Neste esforço, contaremos muito com os nossos empresários e empreendedores, que lutam diariamente pela sustentabilidade das suas empresas, pela manutenção dos postos de trabalho e, em muitos casos, contribuindo de forma ativa e generosa em iniciativas de apoio aos mais necessitados. Já o disse em várias ocasiões, há um Portugal que não se conforma nem se verga às dificuldades. E que irá lutar pelo nosso futuro coletivo.

É digna de registo, por exemplo, a disponibilidade imediatamente manifestada por mais de 200 empresas do setor têxtil e de vestuário do norte do país para avançar para a produção de máscaras e equipamentos de proteção individual, reorientando as suas linhas de produção de forma a dar resposta à escassez destes equipamentos essenciais no combate à covid-19. Tal como as empresas que faziam impressões 3D ou peças para automóveis e que agora se reinventam para fabricar viseiras e as que produziam cerveja e agora fazem gel desinfetante.

Ainda assim, segundo dados do FMI – menos negativos do que os de outras entidades – haverá uma quebra profunda na economia nacional, bem maior do que na crise da troika. Num cenário de contração da economia à escala mundial, o ano de 2020 irá, em Portugal, bater todos os recordes negativos, com a economia a afundar-se e a taxa de desemprego a mais do que duplicar. A contração do PIB este ano poderá ser superior a 8%, a quinta maior, a par da Espanha, entre os 19 países da zona euro. A taxa de desemprego, em queda desde 2013, poderá mais do que duplicar, passando dos 6,5% em 2019 para os 13,9%, atingindo 700 mil portugueses.

O Estado terá de ter um papel absolutamente relevante neste domínio com o apoio comunitário (que, ainda assim, poderia ter ido bem mais além com a criação dos coronabonds ou eurobonds, as desejadas obrigações europeias por parte dos países do Sul, que seriam diretamente garantidas por todos os Estados do euro), se houvesse um real espírito solidário entre todos os Estados europeus.

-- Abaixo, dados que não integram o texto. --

File: config.mk
export PLATFORM = sky130hd
export DESIGN_NAME = seq_divider_flat
export DESIGN_NICKNAME = d
export VERILOG_FILES = /design/src/rtl/div_pkg.sv /design/src/rtl/seq_divider_if.sv /design/src/rtl/div_step.sv /design/src/rtl/seq_divider.sv /design/src/flat_wrapper.sv
export SDC_FILE = /design/constraint.sdc
export NUM_CORES = 1
export LEC_CHECK = 0
export CORE_MARGIN = 2
export CORE_UTILIZATION = 49
export DETAILED_ROUTE_END_ITERATION = 10
export PLACE_DENSITY_LB_ADDON = 0.25
export RECOVER_POWER = 25
export SYNTH_ARGS = -nofsm -noshare
export SYNTH_HDL_FRONTEND = slang
export SYNTH_SLANG_ARGS = --single-unit
File: constraint.sdc
create_clock -name clk -period 2 [get_ports clk]
set_input_delay 0.5 -clock clk [delete_from_list [all_inputs] [get_ports clk]]
set_output_delay 0.5 -clock clk [all_outputs]
set_load 0.01 [all_outputs]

O valor para já previsto, apesar de expressivo, não será suficiente para Portugal e outros países do Norte, e será mesmo necessário a emissão comum de dívida como forma de financiamento da retoma económica, para financiar o investimento necessário a ultrapassar a crise, usando o método comunitário e recorrendo ao Orçamento da UE como garantia.

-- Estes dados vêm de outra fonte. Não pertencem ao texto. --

===== src/rtl/rr_arbiter4_if.sv =====
// Request/grant bundle between four requesters and the round-robin arbiter
// that drives the select lines of the shared 4:1 mux.
interface rr_arbiter4_if;
   logic [3:0] req;
   logic [3:0] gnt;
   logic [1:0] sel;
   logic       busy;

   // Requester side drives req and observes the grant.
   modport master (
      output req,
      input  gnt,
      input  sel,
      input  busy
   );

   // Arbiter side owns gnt/sel/busy.
   modport slave (
      input  req,
      output gnt,
      output sel,
      output busy
   );
endinterface


===== src/rtl/rr_arbiter4.sv =====
// Four-way round-robin arbiter with registered one-hot grant, mux select and an
// optional hold limit that preempts a long-running owner when others are waiting.
module rr_arbiter4 #(
   parameter int unsigned MAX_HOLD = 8,
   parameter int unsigned CNT_W    = 8
) (
   input  logic         clk,
   input  logic         rst_n,
   rr_arbiter4_if.slave bus
);

   typedef enum logic {
      IDLE,
      GRANT
   } state_t;

   localparam logic [CNT_W-1:0] HOLD_LIM = CNT_W'(MAX_HOLD);
   localparam logic [CNT_W-1:0] HOLD_SAT = (MAX_HOLD == 0) ? {CNT_W{1'b1}} : CNT_W'(MAX_HOLD);
   localparam logic [CNT_W-1:0] HOLD_ONE = CNT_W'(1);

   state_t           state_q, state_d;
   logic [3:0]       gnt_q, gnt_d;
   logic [1:0]       sel_q, sel_d;
   logic [1:0]       last_q, last_d;
   logic             busy_q, busy_d;
   logic [CNT_W-1:0] hold_q, hold_d;

   logic [3:0]       req_other;
   logic             win_found;
   logic [1:0]       win_idx;

   // Masking the current owner serves every case at once: in IDLE gnt is zero,
   // on release the owner's request is already low, and on preemption the owner
   // must be skipped. The pointer always equals the owner while granting.
   assign req_other = bus.req & ~gnt_q;

   // Scan last+1, last+2, last+3, last; iterating backwards lets the earliest
   // position in the scan overwrite later ones.
   always_comb begin
      win_found = 1'b0;
      win_idx   = last_q;
      for (int k = 4; k >= 1; k--) begin
         if (req_other[last_q + 2'(k)]) begin
            win_found = 1'b1;
            win_idx   = last_q + 2'(k);
         end
      end
   end

   always_ff @(posedge clk or negedge rst_n) begin
      if (!rst_n) begin
         state_q <= IDLE;
         gnt_q   <= 4'b0000;
         sel_q   <= 2'b00;
         last_q  <= 2'd3;
         busy_q  <= 1'b0;
         hold_q  <= '0;
      end else begin
         state_q <= state_d;
         gnt_q   <= gnt_d;
         sel_q   <= sel_d;
         last_q  <= last_d;
         busy_q  <= busy_d;
         hold_q  <= hold_d;
      end
   end

   // Release takes priority over preemption, which takes priority over keeping.
   always_comb begin
      state_d = state_q;
      gnt_d   = gnt_q;
      sel_d   = sel_q;
      last_d  = last_q;
      busy_d  = busy_q;
      hold_d  = hold_q;

      unique case (state_q)
         IDLE: begin
            if (win_found) begin
               state_d = GRANT;
               gnt_d   = 4'b0001 << win_idx;
               sel_d   = win_idx;
               last_d  = win_idx;
               busy_d  = 1'b1;
               hold_d  = HOLD_ONE;
            end
         end

         GRANT: begin
            if (!bus.req[sel_q]) begin
               if (win_found) begin
                  gnt_d  = 4'b0001 << win_idx;
                  sel_d  = win_idx;
                  last_d = win_idx;
                  hold_d = HOLD_ONE;
               end else begin
                  state_d = IDLE;
                  gnt_d   = 4'b0000;
                  busy_d  = 1'b0;
                  hold_d  = '0;
               end
            end else if ((MAX_HOLD != 0) && (hold_q == HOLD_LIM) && win_found) begin
               gnt_d  = 4'b0001 << win_idx;
               sel_d  = win_idx;
               last_d = win_idx;
               hold_d = HOLD_ONE;
            end else if (hold_q != HOLD_SAT) begin
               hold_d = hold_q + HOLD_ONE;
            end
         end

         default: begin
            state_d = IDLE;
         end
      endcase
   end

   assign bus.gnt  = gnt_q;
   assign bus.sel  = sel_q;
   assign bus.busy = busy_q;

endmodule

Os apoios lançados pelo Eurogrupo passam para já por um pacote de empréstimos aos Estados reembolsáveis, superior a 500 mil milhões de euros, para fazer face à pandemia da covid-19, cabendo a Portugal 1% deste valor – ou seja, um jackpot de cinco mil milhões para auxiliar a saúde e a economia.

Fruto deste acordo para o imediato, o Governo de António Costa detém uma verba europeia, apesar de tudo significativa. Impõe-se que o executivo seja rápido a entregar a Bruxelas as suas intenções e projetos e que não se deixe discriminar em relação a outros países, como, por exemplo, a Alemanha, que já garantiu apoios a 100% a empresas estatais e estratégicas, quando em Portugal quase nada ultrapassa os 80% ou os 90%.

Com exceção das empresas de alojamento, restauração e comércio geral, há muitas outras que resistem, e com planos de contingência ao vírus, continuam a laborar (82% das empresas), mas com quebras de produtividade de mais de 50% e com menos de metade dos trabalhadores. Mas apesar desta resiliência, o momento económico é dramático, pois mais de metade das nossas empresas, não tendo liquidez, vivem de apoios bancários, e sem receitas para fazer face aos compromissos, sem apoios reais do Estado, correm sérios riscos de colapsar.

Neste Portugal a meio-gás e em confinamento, exige-se precaução e sabedoria nos passos públicos. Há que planear a retoma económica, proteger o emprego e o rendimento dos portugueses e evitar no futuro mais austeridade, já que estamos em máximos impensáveis de carga fiscal sobre as pessoas e as empresas. Projetar o pós-crise sem propagandas políticas é determinante para evitar uma pandemia financeira que já se sente no ar. Urge, e para já, mas a Europa terá que ir bem mais além!